Line count for "ReadByteCmp": tally the lines of the records below that contain it, and give only that number.

Collection entries
┌──
This is an optimization exercise on Yosys and OpenROAD, whose aim is small area, not a production implementation.
In this exercise RTL edits were held to simulation tests only and were not proved equivalent to the original.
Power figures rest on the tool's default switching activity, not on a simulated workload.

==> design.v <==
module sync_reset (
    input   wire    i_clk,
    input   wire    i_res_n,
    output  wire    o_res_n
);
    reg r_ff1;
    reg r_ff2;
    always @(posedge i_clk or negedge i_res_n) begin
        if (~i_res_n) begin
            r_ff1 <= 1'b0;
            r_ff2 <= 1'b0;
        end else begin
            r_ff1 <= 1'b1;
            r_ff2 <= r_ff1;
        end
    end
    assign o_res_n = r_ff2;
endmodule
module uart_rx (
    input           i_clk,
    input           i_rst_n,
    input           i_uart_mosi,
    output  [7:0]   o_data,
    output          o_dataen
    );
    parameter   DIV_WID = 10;        
    parameter   DIV_CNT = 10'd520;   
    reg     [2:0]   mosi_ff;         
    wire            start;           
    wire            fin;             
    reg             busy;
    reg     [DIV_WID-1:0]   div;     
    reg     [3:0]   bitCnt;          
    wire            dt_latch;        
    reg     [9:0]   sp;              
    reg     [7:0]   data;            
    reg             dataen;          
    reg             chk_trg;         
    always @(posedge i_clk or negedge i_rst_n) begin
        if (~i_rst_n)
            mosi_ff <= 3'b111;
        else
            mosi_ff <= { mosi_ff[1:0], i_uart_mosi };
    end
    assign start = (mosi_ff[2:1] == 2'b10) & (busy == 1'b0) ? 1'b1 : 1'b0;
    assign fin = (bitCnt == 4'd9) & (dt_latch) ? 1'b1 : 1'b0;
    always @(posedge i_clk or negedge i_rst_n) begin
        if (~i_rst_n)
            busy <= 1'b0;
        else if (start)
            busy <= 1'b1;
        else if (fin)
            busy <= 1'b0;
    end
    always @(posedge i_clk or negedge i_rst_n) begin
        if (~i_rst_n)
            div <= {DIV_WID{1'b0}};
        else if (start)
            div <= { 1'b0, DIV_CNT[DIV_WID-1:1] };   
        else if (busy) begin
            if (div == {DIV_WID{1'b0}}) begin
                div <= DIV_CNT;
            end else begin
                div <= div - {{(DIV_WID-1){1'b0}},1'b1};
            end
        end else begin
            div <= {DIV_WID{1'b0}};
        end
    end
    always @(posedge i_clk or negedge i_rst_n) begin
        if (~i_rst_n) begin
            bitCnt <= 0;
        end else if (start) begin
            bitCnt <= 0;
        end else if (dt_latch) begin
            bitCnt <= bitCnt + 4'd1;
        end
    end
    assign dt_latch = (busy) & (div == {DIV_WID{1'b0}}) ? 1'b1 : 1'b0;
    always @(posedge i_clk or negedge i_rst_n) begin
        if (~i_rst_n) begin
            sp <= 10'h3FF;
        end else if (dt_latch) begin
            sp <= { mosi_ff[2], sp[9:1] };  
        end
    end
     always @(posedge i_clk or negedge i_rst_n) begin
        if (~i_rst_n) begin
            chk_trg <= 1'b0;
        end else begin
            chk_trg <= fin;
        end
    end
    always @(posedge i_clk or negedge i_rst_n) begin
        if (~i_rst_n) begin
            data <= 8'h00;
            dataen <= 1'b0;
        end else if (chk_trg & ~sp[0] & sp[9]) begin
            data <= sp[8:1];
            dataen <= 1'b1;
        end else begin
            dataen <= 1'b0;
        end
    end
    assign o_data = data;
    assign o_dataen = dataen;
endmodule
module uart_tx (
    input           i_clk,
    input           i_rst_n,
    input   [7:0]   i_data,
    input           i_txen,
    output          o_uart_miso,
    output          o_txempty
    );
    parameter   DIV_WID = 10;        
    parameter   DIV_CNT = 10'd520;   
    reg     [9:0]       data;        
    reg                 txempty;
    reg                 miso;
    reg     [DIV_WID-1:0]   div;
    wire                start;
    wire                fin;
    wire                dt_txpls;
    reg     [3:0]       bitCnt;
    assign start = (txempty & i_txen);
    assign fin  = (bitCnt == 4'd10 & div == {DIV_WID{1'b0}});
    assign dt_txpls = (~txempty & div == DIV_CNT);
    always @(posedge i_clk or negedge i_rst_n) begin
        if (~i_rst_n)
            div <= {DIV_WID{1'b0}};
        else if (start)
            div <= DIV_CNT;
        else if (~txempty) begin
            if (div == {DIV_WID{1'b0}})
                div <= DIV_CNT;
            else
                div <= div - {{(DIV_WID-1){1'b0}},1'b1};
        end else
            div <= {DIV_WID{1'b0}};
    end
    always @(posedge i_clk or negedge i_rst_n) begin
        if (~i_rst_n)
            txempty <= 1'b1;
        else if (start)
            txempty <= 1'b0;
        else if (fin)
            txempty <= 1'b1;
    end
    always @(posedge i_clk or negedge i_rst_n) begin
        if (~i_rst_n)
            data <= 10'b1_00000000_0;
        else if (start)
            data <= { 1'b1, i_data[7:0], 1'b0 };
        else if (dt_txpls)
            data <= { 1'd0, data[9:1] };
    end
    always @(posedge i_clk or negedge i_rst_n) begin
        if (~i_rst_n)
            bitCnt <= 4'd0;
        else if (start)
            bitCnt <= 4'd0;
        else if (dt_txpls)
            bitCnt <= bitCnt + 4'd1;
    end
    always @(posedge i_clk or negedge i_rst_n) begin
        if (~i_rst_n)
            miso <= 1'b1;
        else if (dt_txpls) begin
            miso <= data[0];     
        end
    end
    assign o_uart_miso = miso;
    assign o_txempty = txempty;
endmodule
module uart2reg_if (
    input           i_clk,
    input           i_rst_n,
    input   [15:0]  i_rdata,
    input           i_uart_mosi,
    output  [15:0]  o_rwaddr,
    output  [15:0]  o_wdata,
    output          o_wen,
    output          o_uart_miso
    );
    wire    [ 7:0]  uart_rx_data;
    wire    [ 7:0]  uart_tx_data;
    wire            dataen;
    reg             ReadByteCmp;
    reg     [ 3:0]  readByteCnt;
    reg     [ 3:0]  writeByteCnt;
    reg     [47:0]  uartReadBuf;
    reg     [47:0]  uartWriteBuf;
    reg     [15:0]  rwaddr;
    reg     [15:0]  wdata;
    reg             wen;
    reg             uart_tx_ready;
    reg     [ 3:0]  read_trg;        
    wire            uartTxDataLatch_pls;
    wire            uartTxStart_pls;
    reg             uartTxBusy;
    reg             uartTxen;
    wire            tx_empty;
    always @(posedge i_clk or negedge i_rst_n) begin
        if (~i_rst_n)
            readByteCnt <= 4'd0;
        else if (dataen)
            readByteCnt <= readByteCnt + 4'd1;
        else if (ReadByteCmp)
            readByteCnt <= 4'd0;
    end
    always @(posedge i_clk or negedge i_rst_n) begin
        if (~i_rst_n) begin
            uartReadBuf <= 48'd0;
            ReadByteCmp <= 0;
        end else if (dataen) begin
            if (readByteCnt == 4'd0)
                uartReadBuf[47:40] <= uart_rx_data;
            else if (readByteCnt == 4'd1)
                uartReadBuf[39:32] <= uart_rx_data;
            else if (readByteCnt == 4'd2)
                uartReadBuf[31:24] <= uart_rx_data;
            else if (readByteCnt == 4'd3)
                uartReadBuf[23:16] <= uart_rx_data;
            else if (readByteCnt == 4'd4)
                uartReadBuf[15:8] <= uart_rx_data;
            else if (readByteCnt == 4'd5) begin
                uartReadBuf[7:0] <= uart_rx_data;
                ReadByteCmp <= 1'b1;
            end
        end else begin
            ReadByteCmp <= 1'b0;
        end
    end
    always @(posedge i_clk or negedge i_rst_n) begin
        if (~i_rst_n) begin
            wen <= 1'b0;
            rwaddr <= 16'd0;
            wdata <= 16'd0;
            read_trg <= 4'd0;
        end else if (ReadByteCmp) begin
            if (uartReadBuf[47:40] == 8'h01) begin
                wen <= 1'b1;
                rwaddr <= uartReadBuf[39:24];    
                wdata <= uartReadBuf[23:8];      
                read_trg <= 4'b0001;
            end else if (uartReadBuf[47:40] == 8'h00) begin
                wen <= 1'b0;
                rwaddr <= uartReadBuf[39:24];    
                read_trg <= 4'b0001;
            end
        end else begin
            read_trg <= { read_trg[2:0] , 1'b0 };
        end
    end
    assign uartTxDataLatch_pls = read_trg[2];
    assign uartTxStart_pls = read_trg[3];
    assign o_wen = wen;
    assign o_rwaddr = rwaddr;
    assign o_wdata = wdata;
    always @(posedge i_clk or negedge i_rst_n) begin
        if (~i_rst_n) begin
            writeByteCnt <= 4'd0;
            uartTxBusy <= 1'b0;
            uartTxen <= 1'b0;
        end else if (uartTxStart_pls) begin
            uartTxBusy <= 1'b1;
        end else if (uartTxBusy & tx_empty) begin
            uartTxen <= 1'b1;
        end else if (uartTxen) begin
            writeByteCnt <= writeByteCnt + 4'd1;
            uartTxen <= 1'b0;
            if (writeByteCnt == 4'd5) begin
                writeByteCnt <= 4'd0;
                uartTxBusy <= 1'b0;
            end
        end
    end
    always @(posedge i_clk or negedge i_rst_n) begin
        if (~i_rst_n) begin
            uartWriteBuf <= 48'd0;
        end else if (uartTxDataLatch_pls) begin
            uartWriteBuf[47:40] <= 8'hFF;    
            uartWriteBuf[39:24] <= i_rdata;  
            uartWriteBuf[23:8] <= 16'h0000;  
            uartWriteBuf[7:0] <= 8'h0;       
        end
    end
    assign uart_tx_data =   (writeByteCnt == 4'd0) ? uartWriteBuf[47:40] :
                            (writeByteCnt == 4'd1) ? uartWriteBuf[39:32] :
                            (writeByteCnt == 4'd2) ? uartWriteBuf[31:24] :
                            (writeByteCnt == 4'd3) ? uartWriteBuf[23:16] :
                            (writeByteCnt == 4'd4) ? uartWriteBuf[15:8]  :
                            uartWriteBuf[7:0];
    uart_rx uart_rx_inst (
        .i_clk ( i_clk ),
        .i_rst_n ( i_rst_n ),
        .i_uart_mosi ( i_uart_mosi ),
        .o_data ( uart_rx_data ),
        .o_dataen ( dataen )
    );
    uart_tx uart_tx_inst (
        .i_clk ( i_clk ),
        .i_rst_n ( i_rst_n ),
        .i_data ( uart_tx_data ),
        .i_txen ( uartTxen ),
        .o_uart_miso ( o_uart_miso ),
        .o_txempty ( tx_empty )
    );
endmodule
module reg_map (
    input               i_clk,
    input               i_rst_n,
    input       [15:0]  i_addr,
    input       [15:0]  i_wdata,
    input               i_wen,
    output  reg [15:0]  o_q,
    output  reg [15:0]  o_reg0000,
    output  reg [15:0]  o_reg0002,
    output  reg [15:0]  o_reg0004,
    output  reg [15:0]  o_reg0006,
    output  reg [15:0]  o_reg0008,
    output  reg [15:0]  o_reg000A,
    output  reg [15:0]  o_reg000C,
    output  reg [15:0]  o_reg000E,
    output  reg [15:0]  o_reg0010
    );
    wire        [15:0]  tmp_rdata;
    always @(posedge i_clk or negedge i_rst_n) begin
        if (~i_rst_n)
            o_reg0000 <= 16'h0000;
        else if (decode_0x0000 && i_wen)
            o_reg0000 <= i_wdata[15:0];
    end
    always @(posedge i_clk or negedge i_rst_n) begin
        if (~i_rst_n)
            o_reg0002 <= 16'h0000;
        else if (decode_0x0002 && i_wen)
            o_reg0002 <= i_wdata[15:0];
    end
    always @(posedge i_clk or negedge i_rst_n) begin
        if (~i_rst_n)
            o_reg0004 <= 16'h0000;
        else if (decode_0x0004 && i_wen)
            o_reg0004 <= i_wdata[15:0];
    end
    always @(posedge i_clk or negedge i_rst_n) begin
        if (~i_rst_n)
            o_reg0006 <= 16'h0000;
        else if (decode_0x0006 && i_wen)
            o_reg0006 <= i_wdata[15:0];
    end
    always @(posedge i_clk or negedge i_rst_n) begin
        if (~i_rst_n)
            o_reg0008 <= 16'h0000;
        else if (decode_0x0008 && i_wen)
            o_reg0008 <= i_wdata[15:0];
    end
    always @(posedge i_clk or negedge i_rst_n) begin
        if (~i_rst_n)
            o_reg000A <= 16'h0000;
        else if (decode_0x000A && i_wen)
            o_reg000A <= i_wdata[15:0];
    end
    always @(posedge i_clk or negedge i_rst_n) begin
        if (~i_rst_n)
            o_reg000C <= 16'h0000;
        else if (decode_0x000C && i_wen)
            o_reg000C <= i_wdata[15:0];
    end
    always @(posedge i_clk or negedge i_rst_n) begin
        if (~i_rst_n)
            o_reg000E <= 16'h0000;
        else if (decode_0x000E && i_wen)
            o_reg000E <= i_wdata[15:0];
    end
    always @(posedge i_clk or negedge i_rst_n) begin
        if (~i_rst_n)
            o_reg0010 <= 16'h0000;
        else if (decode_0x0010 && i_wen)
            o_reg0010 <= i_wdata[15:0];
    end
    wire    decode_0x0000 = (i_addr[15:0] == 16'h0000) ? 1'b1 : 1'b0;
    wire    decode_0x0002 = (i_addr[15:0] == 16'h0002) ? 1'b1 : 1'b0;
    wire    decode_0x0004 = (i_addr[15:0] == 16'h0004) ? 1'b1 : 1'b0;
    wire    decode_0x0006 = (i_addr[15:0] == 16'h0006) ? 1'b1 : 1'b0;
    wire    decode_0x0008 = (i_addr[15:0] == 16'h0008) ? 1'b1 : 1'b0;
    wire    decode_0x000A = (i_addr[15:0] == 16'h000A) ? 1'b1 : 1'b0;
    wire    decode_0x000C = (i_addr[15:0] == 16'h000C) ? 1'b1 : 1'b0;
    wire    decode_0x000E = (i_addr[15:0] == 16'h000E) ? 1'b1 : 1'b0;
    wire    decode_0x0010 = (i_addr[15:0] == 16'h0010) ? 1'b1 : 1'b0;
    assign  tmp_rdata[15:0] =   (decode_0x0000) ? o_reg0000 :
                                (decode_0x0002) ? o_reg0002 :
                                (decode_0x0004) ? o_reg0004 :
                                (decode_0x0006) ? o_reg0006 :
                                (decode_0x0008) ? o_reg0008 :
                                (decode_0x000A) ? o_reg000A :
                                (decode_0x000C) ? o_reg000C :
                                (decode_0x000E) ? o_reg000E :
                                (decode_0x0010) ? o_reg0010 :
                                16'd0;
    always @(posedge i_clk or negedge i_rst_n) begin
        if (~i_rst_n) begin
            o_q[15:0] <= 16'h0000;
        end else if (~i_wen) begin
            o_q[15:0] <= tmp_rdata[15:0];
        end
    end
endmodule
module period_counter (
    input   wire            i_clk,
    input   wire            i_res_n,
    input   wire    [23:0]  i_period,
    output  reg     [23:0]  o_cnt
);
    wire    w_top_en = (o_cnt == i_period);
    always @(posedge i_clk or negedge i_res_n) begin
        if (~i_res_n) begin
            o_cnt <= 24'd0;
        end else begin
            if (w_top_en) begin
                o_cnt <= 24'd0;
            end else begin
                o_cnt <= o_cnt + 24'd1;
            end
        end
    end
endmodule
module pg_oneshot (
    input   wire            i_clk,
    input   wire            i_res_n,
    input   wire    [23:0]  i_cnt,
    input   wire    [23:0]  i_st,
    input   wire    [23:0]  i_end,
    output  reg             o_pulse
);
    always @(posedge i_clk or negedge i_res_n) begin
        if (~i_res_n) begin
            o_pulse <= 1'b0;
        end else begin
            if (i_cnt == i_st) begin
                o_pulse <= 1'b1;
            end else if (i_cnt == i_end) begin
                o_pulse <= 1'b0;
            end
        end
    end
endmodule
module led_tikatika (
    input   wire    i_clk,
    input   wire    i_res_n,
    input   wire    i_en,
    output  reg     o_led
);
    reg     [23:0]  r_cnt;
    wire            w_cnt_top = (r_cnt == 24'd4999999);     
    always @(posedge i_clk or negedge i_res_n) begin
        if (~i_res_n) begin
            r_cnt <= 24'd0;
            o_led <= 1'b0;
        end else begin
            if (~i_en) begin
                r_cnt <= 24'd0;
                o_led <= 1'b0;
            end else if (w_cnt_top) begin
                r_cnt <= 24'd0;
                o_led <= ~o_led;
            end else begin
                r_cnt <= r_cnt + 24'd1;
            end
        end
    end
endmodule
module pg_top
(
    input   wire            clk,         
    input   wire            res_n,       
    input   wire            btn_b_n,     
    input   wire            uart_rx,     
    output  wire            uart_tx,     
    output  wire    [2:0]   led_rgb_n,   
    output  wire            pout0,       
    output  wire            pout1,       
    output  wire            pout2,       
    output  wire            pout3        
);
    wire            w_sync_res_n;
    wire    [23:0]  w_period_cnt;
    wire    [15:0]  w_regmap_addr;
    wire    [15:0]  w_regmap_rdata;
    wire    [15:0]  w_regmap_wdata;
    wire            w_regmap_wen;
    wire    [15:0]  w_reg0000;
    wire    [15:0]  w_reg0002;
    wire    [15:0]  w_reg0004;
    wire    [15:0]  w_reg0006;
    wire    [15:0]  w_reg0008;
    wire    [15:0]  w_reg000A;
    wire    [15:0]  w_reg000C;
    wire    [15:0]  w_reg000E;
    wire    [15:0]  w_reg0010;
    sync_reset sync_reset (
        .i_clk          ( clk                   ),
        .i_res_n        ( res_n                 ),
        .o_res_n        ( w_sync_res_n          )
    );
    led_tikatika l_tika (
        .i_clk          ( clk                   ),
        .i_res_n        ( w_sync_res_n          ),
        .i_en           ( 1'b1                  ),
        .o_led          ( led_rgb_n[1]          )
    );
    assign led_rgb_n[0] = 1'b1;
    assign led_rgb_n[2] = 1'b1;
    uart2reg_if uart2reg (
        .i_clk          ( clk                   ),
        .i_rst_n        ( w_sync_res_n          ),
        .i_rdata        ( w_regmap_rdata[15:0]  ),
        .i_uart_mosi    ( uart_rx               ),
        .o_rwaddr       ( w_regmap_addr[15:0]   ),
        .o_wdata        ( w_regmap_wdata[15:0]  ),
        .o_wen          ( w_regmap_wen          ),
        .o_uart_miso    ( uart_tx               )
    );
    reg_map reg_map (
        .i_clk          ( clk                   ),
        .i_rst_n        ( w_sync_res_n          ),
        .i_addr         ( w_regmap_addr[15:0]   ),
        .i_wdata        ( w_regmap_wdata[15:0]  ),
        .i_wen          ( w_regmap_wen          ),
        .o_q            ( w_regmap_rdata[15:0]  ),
        .o_reg0000      ( w_reg0000[15:0]       ),
        .o_reg0002      ( w_reg0002[15:0]       ),
        .o_reg0004      ( w_reg0004[15:0]       ),
        .o_reg0006      ( w_reg0006[15:0]       ),
        .o_reg0008      ( w_reg0008[15:0]       ),
        .o_reg000A      ( w_reg000A[15:0]       ),
        .o_reg000C      ( w_reg000C[15:0]       ),
        .o_reg000E      ( w_reg000E[15:0]       ),
        .o_reg0010      ( w_reg0010[15:0]       )
    );
    period_counter period_counter (
        .i_clk          ( clk                   ),
        .i_res_n        ( w_sync_res_n          ),
        .i_period       ( {8'd0, w_reg0000[15:0]} ),
        .o_cnt          ( w_period_cnt[23:0]    )
    );
    pg_oneshot pgo0 (
        .i_clk          ( clk                   ),
        .i_res_n        ( w_sync_res_n          ),
        .i_cnt          ( w_period_cnt[23:0]    ),
        .i_st           ( {8'd0, w_reg0002[15:0]} ),
        .i_end          ( {8'd0, w_reg0004[15:0]} ),
        .o_pulse        ( pout0                 )
    );
    pg_oneshot pgo1 (
        .i_clk          ( clk                   ),
        .i_res_n        ( w_sync_res_n          ),
        .i_cnt          ( w_period_cnt[23:0]    ),
        .i_st           ( {8'd0, w_reg0006[15:0]} ),
        .i_end          ( {8'd0, w_reg0008[15:0]} ),
        .o_pulse        ( pout1                 )
    );
    pg_oneshot pgo2 (
        .i_clk          ( clk                   ),
        .i_res_n        ( w_sync_res_n          ),
        .i_cnt          ( w_period_cnt[23:0]    ),
        .i_st           ( {8'd0, w_reg000A[15:0]} ),
        .i_end          ( {8'd0, w_reg000C[15:0]} ),
        .o_pulse        ( pout2                 )
    );
    pg_oneshot pgo3 (
        .i_clk          ( clk                   ),
        .i_res_n        ( w_sync_res_n          ),
        .i_cnt          ( w_period_cnt[23:0]    ),
        .i_st           ( {8'd0, w_reg000E[15:0]} ),
        .i_end          ( {8'd0, w_reg0010[15:0]} ),
        .o_pulse        ( pout3                 )
    );
endmodule
==> run.sh <==
#!/bin/bash
# synth_recipe.tcl (not shown) runs the flow's synth.tcl, then flattens the netlist and writes it again
# the make line also repeats each setting of config.mk as NAME=value (left out here)
make -C /OpenROAD-flow-scripts/flow DESIGN_CONFIG=/design/flow/config.mk WORK_HOME=/design/flow/orfs CLKGATE_MAP_FILE= SYNTH_SCRIPT=/design/flow/synth_recipe.tcl finish
==> config.mk <==
export PLATFORM = sky130hd
export DESIGN_NAME = pg_top
export DESIGN_NICKNAME = pg_top
export VERILOG_FILES = /design/flow/design.v
export SDC_FILE = /design/flow/constraint.sdc
export NUM_CORES = 4
export LEC_CHECK = 0
export CAP_MARGIN = 20
export CORE_MARGIN = 2
export CORE_UTILIZATION = 40
export SLEW_MARGIN = 20
==> constraint.sdc <==
create_clock -name core_clock -period 10.0 [get_ports {clk}]
set_input_delay 2.0000 -clock core_clock [delete_from_list [all_inputs] [get_ports {clk}]]
set_output_delay 2.0000 -clock core_clock [all_outputs]
set_load 0.01 [all_outputs]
└──
Finished exercise » 6